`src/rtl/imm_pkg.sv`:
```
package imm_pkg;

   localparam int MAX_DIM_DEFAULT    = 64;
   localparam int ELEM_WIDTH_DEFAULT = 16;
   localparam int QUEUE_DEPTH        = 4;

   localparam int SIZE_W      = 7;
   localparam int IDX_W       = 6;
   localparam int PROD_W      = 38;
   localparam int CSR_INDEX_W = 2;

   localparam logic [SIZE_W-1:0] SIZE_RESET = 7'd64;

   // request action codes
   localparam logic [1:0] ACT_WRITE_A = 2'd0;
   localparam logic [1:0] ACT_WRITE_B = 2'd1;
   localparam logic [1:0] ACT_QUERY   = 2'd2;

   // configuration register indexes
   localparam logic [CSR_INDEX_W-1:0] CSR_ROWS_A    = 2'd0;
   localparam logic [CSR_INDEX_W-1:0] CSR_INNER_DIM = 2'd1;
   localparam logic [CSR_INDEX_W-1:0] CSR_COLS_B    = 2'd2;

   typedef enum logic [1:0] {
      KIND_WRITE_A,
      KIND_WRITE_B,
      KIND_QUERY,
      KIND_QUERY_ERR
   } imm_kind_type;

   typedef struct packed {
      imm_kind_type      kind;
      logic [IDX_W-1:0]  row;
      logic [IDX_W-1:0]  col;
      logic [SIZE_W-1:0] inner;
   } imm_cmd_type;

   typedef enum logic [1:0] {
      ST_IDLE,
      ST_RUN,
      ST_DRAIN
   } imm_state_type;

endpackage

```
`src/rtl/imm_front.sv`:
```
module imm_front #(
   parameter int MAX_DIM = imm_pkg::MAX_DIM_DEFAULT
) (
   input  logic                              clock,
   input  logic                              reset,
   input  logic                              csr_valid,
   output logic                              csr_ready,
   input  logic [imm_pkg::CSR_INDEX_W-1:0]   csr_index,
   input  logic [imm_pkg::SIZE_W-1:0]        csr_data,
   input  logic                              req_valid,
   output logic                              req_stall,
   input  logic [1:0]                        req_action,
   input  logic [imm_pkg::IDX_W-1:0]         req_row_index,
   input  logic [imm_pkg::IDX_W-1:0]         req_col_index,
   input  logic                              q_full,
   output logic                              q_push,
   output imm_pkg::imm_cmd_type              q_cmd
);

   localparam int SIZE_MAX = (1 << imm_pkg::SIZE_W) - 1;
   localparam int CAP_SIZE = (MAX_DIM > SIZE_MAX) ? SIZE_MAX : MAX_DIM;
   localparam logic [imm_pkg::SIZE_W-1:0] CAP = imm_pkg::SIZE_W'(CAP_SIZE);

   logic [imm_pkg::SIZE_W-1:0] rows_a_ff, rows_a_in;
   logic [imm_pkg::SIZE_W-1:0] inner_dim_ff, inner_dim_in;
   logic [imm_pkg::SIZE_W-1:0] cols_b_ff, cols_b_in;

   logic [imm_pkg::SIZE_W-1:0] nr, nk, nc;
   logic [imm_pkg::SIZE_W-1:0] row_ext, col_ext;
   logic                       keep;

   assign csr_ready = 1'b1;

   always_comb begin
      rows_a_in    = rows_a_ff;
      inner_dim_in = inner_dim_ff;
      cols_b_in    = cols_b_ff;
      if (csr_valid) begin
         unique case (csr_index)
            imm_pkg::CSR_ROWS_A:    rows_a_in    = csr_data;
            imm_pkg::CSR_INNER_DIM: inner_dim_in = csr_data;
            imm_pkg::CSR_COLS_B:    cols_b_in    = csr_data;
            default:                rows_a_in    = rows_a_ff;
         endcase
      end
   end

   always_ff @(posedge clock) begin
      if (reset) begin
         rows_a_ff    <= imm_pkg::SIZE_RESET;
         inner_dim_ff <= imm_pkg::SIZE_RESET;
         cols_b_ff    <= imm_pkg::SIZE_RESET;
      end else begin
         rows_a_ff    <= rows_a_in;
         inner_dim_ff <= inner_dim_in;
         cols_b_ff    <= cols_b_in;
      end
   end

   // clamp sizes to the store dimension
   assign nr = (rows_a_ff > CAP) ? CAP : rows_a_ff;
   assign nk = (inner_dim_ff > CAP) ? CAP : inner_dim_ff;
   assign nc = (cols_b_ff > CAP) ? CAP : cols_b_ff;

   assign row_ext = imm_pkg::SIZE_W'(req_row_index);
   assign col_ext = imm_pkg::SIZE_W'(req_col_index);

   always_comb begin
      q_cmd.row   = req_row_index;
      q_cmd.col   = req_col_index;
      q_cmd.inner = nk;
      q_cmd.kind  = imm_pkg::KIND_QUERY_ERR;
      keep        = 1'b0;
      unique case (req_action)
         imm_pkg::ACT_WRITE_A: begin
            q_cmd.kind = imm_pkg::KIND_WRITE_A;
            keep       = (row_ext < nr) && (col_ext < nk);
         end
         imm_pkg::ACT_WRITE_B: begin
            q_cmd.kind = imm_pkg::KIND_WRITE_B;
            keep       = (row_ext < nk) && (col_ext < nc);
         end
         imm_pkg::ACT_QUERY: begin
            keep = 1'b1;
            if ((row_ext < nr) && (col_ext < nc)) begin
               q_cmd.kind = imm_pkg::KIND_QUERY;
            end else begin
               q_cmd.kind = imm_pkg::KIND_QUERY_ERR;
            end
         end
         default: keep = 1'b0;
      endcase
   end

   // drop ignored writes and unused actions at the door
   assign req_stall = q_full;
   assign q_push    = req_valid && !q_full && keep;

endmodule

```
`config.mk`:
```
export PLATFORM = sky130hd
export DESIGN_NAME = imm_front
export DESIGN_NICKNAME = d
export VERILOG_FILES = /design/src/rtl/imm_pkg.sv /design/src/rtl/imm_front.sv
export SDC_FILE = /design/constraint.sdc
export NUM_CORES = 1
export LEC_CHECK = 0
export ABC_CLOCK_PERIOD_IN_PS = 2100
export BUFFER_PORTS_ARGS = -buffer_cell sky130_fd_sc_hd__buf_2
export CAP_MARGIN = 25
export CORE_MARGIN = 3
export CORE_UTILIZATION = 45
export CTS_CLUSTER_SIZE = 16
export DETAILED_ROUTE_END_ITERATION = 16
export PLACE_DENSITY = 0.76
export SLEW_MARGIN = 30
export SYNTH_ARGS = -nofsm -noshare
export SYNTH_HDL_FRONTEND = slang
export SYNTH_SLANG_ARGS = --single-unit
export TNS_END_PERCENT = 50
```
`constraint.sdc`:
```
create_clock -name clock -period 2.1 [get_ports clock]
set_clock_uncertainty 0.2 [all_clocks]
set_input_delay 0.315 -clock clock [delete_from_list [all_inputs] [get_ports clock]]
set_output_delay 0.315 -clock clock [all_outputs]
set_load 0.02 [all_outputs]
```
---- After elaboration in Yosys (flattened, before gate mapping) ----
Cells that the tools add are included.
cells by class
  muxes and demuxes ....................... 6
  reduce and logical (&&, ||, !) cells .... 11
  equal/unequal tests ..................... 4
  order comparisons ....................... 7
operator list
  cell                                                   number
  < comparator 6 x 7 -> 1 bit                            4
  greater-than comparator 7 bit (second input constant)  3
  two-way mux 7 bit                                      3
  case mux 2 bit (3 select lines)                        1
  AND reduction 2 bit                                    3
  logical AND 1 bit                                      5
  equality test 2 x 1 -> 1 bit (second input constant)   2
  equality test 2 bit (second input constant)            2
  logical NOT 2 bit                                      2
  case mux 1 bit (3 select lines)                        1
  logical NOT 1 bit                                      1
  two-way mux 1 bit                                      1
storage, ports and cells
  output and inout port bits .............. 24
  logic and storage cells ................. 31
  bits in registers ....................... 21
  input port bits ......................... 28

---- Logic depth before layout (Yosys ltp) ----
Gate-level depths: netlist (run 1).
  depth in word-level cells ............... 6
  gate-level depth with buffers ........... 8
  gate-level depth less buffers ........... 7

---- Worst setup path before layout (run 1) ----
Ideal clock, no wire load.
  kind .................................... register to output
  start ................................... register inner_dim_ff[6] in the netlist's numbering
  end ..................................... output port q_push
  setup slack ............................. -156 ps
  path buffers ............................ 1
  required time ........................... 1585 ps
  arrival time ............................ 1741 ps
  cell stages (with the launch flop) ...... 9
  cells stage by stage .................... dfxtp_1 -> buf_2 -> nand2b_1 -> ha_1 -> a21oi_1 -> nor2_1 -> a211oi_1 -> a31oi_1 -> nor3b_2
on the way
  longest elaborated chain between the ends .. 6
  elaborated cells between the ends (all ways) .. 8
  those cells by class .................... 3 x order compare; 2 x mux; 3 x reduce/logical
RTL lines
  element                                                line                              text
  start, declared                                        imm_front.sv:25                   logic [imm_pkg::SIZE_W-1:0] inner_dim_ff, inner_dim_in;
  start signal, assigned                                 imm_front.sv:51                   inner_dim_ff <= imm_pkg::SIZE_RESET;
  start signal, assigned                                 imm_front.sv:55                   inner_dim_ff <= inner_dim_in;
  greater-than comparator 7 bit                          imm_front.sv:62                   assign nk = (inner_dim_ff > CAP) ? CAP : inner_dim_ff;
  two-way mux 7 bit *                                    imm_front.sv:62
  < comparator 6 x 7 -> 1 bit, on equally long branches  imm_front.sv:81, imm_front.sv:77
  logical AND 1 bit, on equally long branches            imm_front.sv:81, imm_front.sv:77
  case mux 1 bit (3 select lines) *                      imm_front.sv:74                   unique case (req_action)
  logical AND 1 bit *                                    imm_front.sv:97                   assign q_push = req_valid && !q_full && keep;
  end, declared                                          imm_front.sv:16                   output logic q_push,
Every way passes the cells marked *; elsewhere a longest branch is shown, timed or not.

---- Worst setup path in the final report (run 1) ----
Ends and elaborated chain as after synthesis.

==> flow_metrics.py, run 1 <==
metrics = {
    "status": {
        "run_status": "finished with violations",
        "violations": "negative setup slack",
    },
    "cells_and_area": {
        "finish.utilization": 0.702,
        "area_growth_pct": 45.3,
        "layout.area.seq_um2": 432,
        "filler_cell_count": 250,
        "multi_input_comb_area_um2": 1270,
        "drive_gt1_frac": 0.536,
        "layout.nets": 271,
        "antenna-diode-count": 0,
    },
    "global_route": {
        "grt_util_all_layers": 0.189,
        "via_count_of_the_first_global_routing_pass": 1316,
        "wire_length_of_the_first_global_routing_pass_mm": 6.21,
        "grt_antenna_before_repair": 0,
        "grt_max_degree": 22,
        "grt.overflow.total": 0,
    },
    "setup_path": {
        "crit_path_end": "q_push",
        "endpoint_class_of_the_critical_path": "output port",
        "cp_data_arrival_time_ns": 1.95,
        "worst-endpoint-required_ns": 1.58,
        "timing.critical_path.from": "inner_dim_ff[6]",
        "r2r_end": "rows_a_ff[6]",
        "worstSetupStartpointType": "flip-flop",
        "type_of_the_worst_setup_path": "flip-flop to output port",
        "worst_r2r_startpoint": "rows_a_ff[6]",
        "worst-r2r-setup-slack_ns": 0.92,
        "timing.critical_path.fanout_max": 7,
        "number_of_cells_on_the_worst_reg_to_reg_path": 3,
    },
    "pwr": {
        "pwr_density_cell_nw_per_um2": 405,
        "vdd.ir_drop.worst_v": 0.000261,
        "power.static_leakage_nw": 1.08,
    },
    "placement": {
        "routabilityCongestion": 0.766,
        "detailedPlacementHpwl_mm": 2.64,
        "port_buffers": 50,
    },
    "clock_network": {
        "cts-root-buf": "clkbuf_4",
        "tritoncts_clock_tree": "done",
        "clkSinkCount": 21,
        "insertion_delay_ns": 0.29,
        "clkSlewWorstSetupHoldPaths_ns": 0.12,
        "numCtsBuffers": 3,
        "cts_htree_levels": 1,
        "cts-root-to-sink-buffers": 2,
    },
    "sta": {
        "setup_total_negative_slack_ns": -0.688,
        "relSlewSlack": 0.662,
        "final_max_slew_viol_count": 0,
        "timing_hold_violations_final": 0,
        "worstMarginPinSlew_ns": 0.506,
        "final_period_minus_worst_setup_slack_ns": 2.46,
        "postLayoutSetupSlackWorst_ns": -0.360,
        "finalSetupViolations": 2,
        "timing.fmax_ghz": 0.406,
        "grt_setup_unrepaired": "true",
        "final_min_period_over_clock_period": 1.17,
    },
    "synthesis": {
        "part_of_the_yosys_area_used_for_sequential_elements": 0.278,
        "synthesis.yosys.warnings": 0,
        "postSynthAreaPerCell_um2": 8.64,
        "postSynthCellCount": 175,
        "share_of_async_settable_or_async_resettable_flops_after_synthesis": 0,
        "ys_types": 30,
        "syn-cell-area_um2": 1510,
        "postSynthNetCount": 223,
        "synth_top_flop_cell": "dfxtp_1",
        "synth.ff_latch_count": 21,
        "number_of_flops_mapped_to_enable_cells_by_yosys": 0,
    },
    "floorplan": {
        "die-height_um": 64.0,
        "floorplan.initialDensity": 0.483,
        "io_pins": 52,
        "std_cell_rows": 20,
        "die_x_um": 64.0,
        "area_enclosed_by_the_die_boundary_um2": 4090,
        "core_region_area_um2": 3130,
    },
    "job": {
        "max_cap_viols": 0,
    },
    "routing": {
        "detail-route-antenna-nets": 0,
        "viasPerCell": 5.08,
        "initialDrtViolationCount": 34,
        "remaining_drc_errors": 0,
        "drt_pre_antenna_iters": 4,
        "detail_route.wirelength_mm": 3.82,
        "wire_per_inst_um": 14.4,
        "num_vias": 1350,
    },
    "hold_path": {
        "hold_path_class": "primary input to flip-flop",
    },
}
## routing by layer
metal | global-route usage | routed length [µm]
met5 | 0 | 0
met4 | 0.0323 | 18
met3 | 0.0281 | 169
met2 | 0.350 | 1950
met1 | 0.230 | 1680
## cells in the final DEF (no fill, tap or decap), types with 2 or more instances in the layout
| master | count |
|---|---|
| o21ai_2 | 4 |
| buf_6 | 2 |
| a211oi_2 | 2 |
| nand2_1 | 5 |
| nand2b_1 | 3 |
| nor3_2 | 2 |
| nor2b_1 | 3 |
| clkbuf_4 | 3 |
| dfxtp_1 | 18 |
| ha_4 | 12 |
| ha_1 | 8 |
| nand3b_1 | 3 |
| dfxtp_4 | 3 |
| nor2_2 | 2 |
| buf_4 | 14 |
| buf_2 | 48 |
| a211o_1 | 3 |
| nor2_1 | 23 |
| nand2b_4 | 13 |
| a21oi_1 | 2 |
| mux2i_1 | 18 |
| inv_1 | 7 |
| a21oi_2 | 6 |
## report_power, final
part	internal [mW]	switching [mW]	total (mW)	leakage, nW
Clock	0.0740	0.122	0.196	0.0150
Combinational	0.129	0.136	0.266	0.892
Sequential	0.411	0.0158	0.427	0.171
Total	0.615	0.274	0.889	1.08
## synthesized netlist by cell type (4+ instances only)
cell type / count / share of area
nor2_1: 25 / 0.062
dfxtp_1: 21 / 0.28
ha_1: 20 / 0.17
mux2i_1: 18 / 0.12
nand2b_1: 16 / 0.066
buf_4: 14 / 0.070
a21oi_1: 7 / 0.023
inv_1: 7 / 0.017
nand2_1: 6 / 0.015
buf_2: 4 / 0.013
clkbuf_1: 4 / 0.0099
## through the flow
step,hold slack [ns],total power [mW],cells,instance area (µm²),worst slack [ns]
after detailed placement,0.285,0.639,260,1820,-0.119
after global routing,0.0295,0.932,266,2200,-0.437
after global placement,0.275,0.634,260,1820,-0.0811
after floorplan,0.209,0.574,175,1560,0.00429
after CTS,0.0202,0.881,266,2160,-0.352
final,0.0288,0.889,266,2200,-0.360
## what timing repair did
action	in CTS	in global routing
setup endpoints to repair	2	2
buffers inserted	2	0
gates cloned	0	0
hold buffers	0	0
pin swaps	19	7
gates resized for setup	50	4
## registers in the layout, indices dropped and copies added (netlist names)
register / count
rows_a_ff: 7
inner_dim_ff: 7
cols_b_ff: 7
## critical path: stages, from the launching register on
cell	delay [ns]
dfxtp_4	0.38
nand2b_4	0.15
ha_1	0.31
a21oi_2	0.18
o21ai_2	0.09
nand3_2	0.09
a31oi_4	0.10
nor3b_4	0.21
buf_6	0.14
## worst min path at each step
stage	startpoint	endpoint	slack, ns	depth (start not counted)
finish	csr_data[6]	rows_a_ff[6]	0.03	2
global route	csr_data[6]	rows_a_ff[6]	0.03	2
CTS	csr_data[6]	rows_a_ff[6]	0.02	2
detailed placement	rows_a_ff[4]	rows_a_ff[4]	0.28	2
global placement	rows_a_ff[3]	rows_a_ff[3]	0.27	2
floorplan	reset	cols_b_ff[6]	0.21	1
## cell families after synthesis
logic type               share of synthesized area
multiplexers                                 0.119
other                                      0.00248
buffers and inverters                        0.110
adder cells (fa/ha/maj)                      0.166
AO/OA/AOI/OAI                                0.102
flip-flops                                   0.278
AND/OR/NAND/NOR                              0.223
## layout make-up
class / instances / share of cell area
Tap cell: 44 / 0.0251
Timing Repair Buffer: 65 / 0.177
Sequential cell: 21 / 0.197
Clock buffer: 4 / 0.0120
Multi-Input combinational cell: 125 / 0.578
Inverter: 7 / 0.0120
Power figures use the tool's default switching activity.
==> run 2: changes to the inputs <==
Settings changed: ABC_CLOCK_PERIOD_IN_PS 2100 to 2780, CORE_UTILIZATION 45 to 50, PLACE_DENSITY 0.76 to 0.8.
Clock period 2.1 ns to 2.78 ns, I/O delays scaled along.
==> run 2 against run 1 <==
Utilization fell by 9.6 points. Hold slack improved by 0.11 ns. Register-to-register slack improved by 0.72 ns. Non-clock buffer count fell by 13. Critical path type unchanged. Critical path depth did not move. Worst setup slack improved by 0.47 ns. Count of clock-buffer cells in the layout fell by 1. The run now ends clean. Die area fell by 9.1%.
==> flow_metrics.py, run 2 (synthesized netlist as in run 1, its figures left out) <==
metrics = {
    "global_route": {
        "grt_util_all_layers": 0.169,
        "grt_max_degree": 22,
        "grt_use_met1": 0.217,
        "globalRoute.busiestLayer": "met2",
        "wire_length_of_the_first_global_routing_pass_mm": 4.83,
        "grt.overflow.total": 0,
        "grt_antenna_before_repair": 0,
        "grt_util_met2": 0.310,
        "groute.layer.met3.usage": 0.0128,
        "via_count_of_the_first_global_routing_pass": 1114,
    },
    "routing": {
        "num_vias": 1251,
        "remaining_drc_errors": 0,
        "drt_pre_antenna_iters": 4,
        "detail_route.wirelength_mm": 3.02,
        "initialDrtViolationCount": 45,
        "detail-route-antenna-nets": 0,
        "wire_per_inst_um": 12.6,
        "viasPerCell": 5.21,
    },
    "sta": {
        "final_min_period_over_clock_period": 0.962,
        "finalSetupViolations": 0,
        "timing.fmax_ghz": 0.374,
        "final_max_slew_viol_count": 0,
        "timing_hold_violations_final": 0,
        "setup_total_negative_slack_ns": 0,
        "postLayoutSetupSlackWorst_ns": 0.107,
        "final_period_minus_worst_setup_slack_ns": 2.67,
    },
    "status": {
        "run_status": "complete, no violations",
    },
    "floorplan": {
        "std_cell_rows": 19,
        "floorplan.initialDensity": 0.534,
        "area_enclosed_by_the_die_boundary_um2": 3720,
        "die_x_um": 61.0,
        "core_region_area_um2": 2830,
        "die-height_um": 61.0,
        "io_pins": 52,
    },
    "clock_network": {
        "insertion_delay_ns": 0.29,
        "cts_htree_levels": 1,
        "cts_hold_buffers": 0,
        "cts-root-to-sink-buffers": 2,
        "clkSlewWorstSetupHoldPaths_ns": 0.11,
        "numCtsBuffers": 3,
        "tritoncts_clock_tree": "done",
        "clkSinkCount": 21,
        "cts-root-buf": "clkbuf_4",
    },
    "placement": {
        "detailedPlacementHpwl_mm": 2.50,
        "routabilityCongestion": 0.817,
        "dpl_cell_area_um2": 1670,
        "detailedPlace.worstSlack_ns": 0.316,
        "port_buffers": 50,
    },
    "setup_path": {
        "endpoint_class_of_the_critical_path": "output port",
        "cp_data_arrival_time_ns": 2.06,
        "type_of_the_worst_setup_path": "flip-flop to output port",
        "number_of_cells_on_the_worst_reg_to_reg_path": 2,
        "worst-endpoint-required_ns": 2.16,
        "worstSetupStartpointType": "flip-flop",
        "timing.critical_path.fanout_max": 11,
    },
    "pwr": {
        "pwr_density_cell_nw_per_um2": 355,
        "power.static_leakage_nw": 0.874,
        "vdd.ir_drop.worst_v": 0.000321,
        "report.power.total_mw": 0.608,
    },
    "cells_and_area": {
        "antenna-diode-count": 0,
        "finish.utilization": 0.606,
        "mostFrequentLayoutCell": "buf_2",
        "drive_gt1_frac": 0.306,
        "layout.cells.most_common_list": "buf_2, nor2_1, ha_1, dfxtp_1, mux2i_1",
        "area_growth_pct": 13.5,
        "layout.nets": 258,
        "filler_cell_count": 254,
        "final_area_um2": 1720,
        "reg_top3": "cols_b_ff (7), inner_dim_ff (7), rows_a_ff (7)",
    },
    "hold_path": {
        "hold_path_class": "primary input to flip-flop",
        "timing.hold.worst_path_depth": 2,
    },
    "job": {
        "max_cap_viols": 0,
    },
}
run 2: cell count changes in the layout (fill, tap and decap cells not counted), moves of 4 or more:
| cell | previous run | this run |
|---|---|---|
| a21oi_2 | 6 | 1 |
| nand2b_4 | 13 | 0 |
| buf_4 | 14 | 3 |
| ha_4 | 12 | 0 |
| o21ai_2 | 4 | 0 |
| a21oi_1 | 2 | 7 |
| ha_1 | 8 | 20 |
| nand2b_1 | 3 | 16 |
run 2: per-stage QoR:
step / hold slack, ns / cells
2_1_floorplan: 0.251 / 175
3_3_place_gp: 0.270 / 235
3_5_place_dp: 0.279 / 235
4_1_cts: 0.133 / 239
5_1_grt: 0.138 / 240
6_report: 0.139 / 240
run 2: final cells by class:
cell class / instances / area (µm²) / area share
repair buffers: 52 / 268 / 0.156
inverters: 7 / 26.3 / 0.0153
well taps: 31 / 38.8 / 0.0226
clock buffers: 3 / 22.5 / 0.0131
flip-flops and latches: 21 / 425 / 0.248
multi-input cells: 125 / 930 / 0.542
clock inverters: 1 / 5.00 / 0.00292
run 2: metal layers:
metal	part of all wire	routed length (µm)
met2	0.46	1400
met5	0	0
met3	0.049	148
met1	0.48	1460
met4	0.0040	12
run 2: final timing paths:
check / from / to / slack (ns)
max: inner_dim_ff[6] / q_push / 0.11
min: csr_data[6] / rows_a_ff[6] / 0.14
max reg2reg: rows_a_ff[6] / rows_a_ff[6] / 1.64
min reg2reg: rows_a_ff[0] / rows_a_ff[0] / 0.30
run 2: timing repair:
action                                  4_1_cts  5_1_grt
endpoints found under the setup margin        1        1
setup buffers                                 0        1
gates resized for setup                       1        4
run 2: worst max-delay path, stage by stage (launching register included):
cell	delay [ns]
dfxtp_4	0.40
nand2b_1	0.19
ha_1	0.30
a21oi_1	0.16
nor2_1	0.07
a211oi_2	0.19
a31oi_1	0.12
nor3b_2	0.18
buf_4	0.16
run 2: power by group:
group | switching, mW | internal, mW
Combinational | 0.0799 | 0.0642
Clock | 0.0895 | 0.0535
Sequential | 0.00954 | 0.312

※ ※ ※

Every line that holds the word "reduce" should be copied from the records above.

  reduce and logical (&&, ||, !) cells .... 11
  those cells by class .................... 3 x order compare; 2 x mux; 3 x reduce/logical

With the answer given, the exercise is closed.